Find every line below where the word "hclk" occurs, then give how many you found and nothing else.

- **Stored data entries**:

------

==> config.mk <==
export PLATFORM = sky130hd
export DESIGN_NAME = hierarchical_page_walker
export DESIGN_NICKNAME = d
export VERILOG_FILES = /design/src/design/pw_pkg.sv /design/src/design/hierarchical_page_walker.sv
export SDC_FILE = /design/constraint.sdc
export NUM_CORES = 1
export LEC_CHECK = 0
export BUFFER_PORTS_ARGS = -buffer_cell sky130_fd_sc_hd__buf_2
export CAP_MARGIN = 10
export CELL_PAD_IN_SITES_DETAIL_PLACEMENT = 1
export CELL_PAD_IN_SITES_GLOBAL_PLACEMENT = 2
export CORE_ASPECT_RATIO = 1.4
export CORE_UTILIZATION = 38
export CTS_CLUSTER_SIZE = 12
export DETAILED_ROUTE_END_ITERATION = 12
export PLACE_DENSITY_LB_ADDON = 0.3
export REMOVE_ABC_BUFFERS = 1
export SLEW_MARGIN = 30
export SYNTH_ARGS = -nofsm -noshare
export SYNTH_HDL_FRONTEND = slang
export SYNTH_SLANG_ARGS = --single-unit
==> constraint.sdc <==
create_clock -name hclk -period 11.4 [get_ports hclk]
set_input_delay 1.71 -clock hclk [delete_from_list [all_inputs] [get_ports hclk]]
set_output_delay 1.71 -clock hclk [all_outputs]
set_load 0.02 [all_outputs]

------

- **SOLUTION TO THE EXERCISE**: 3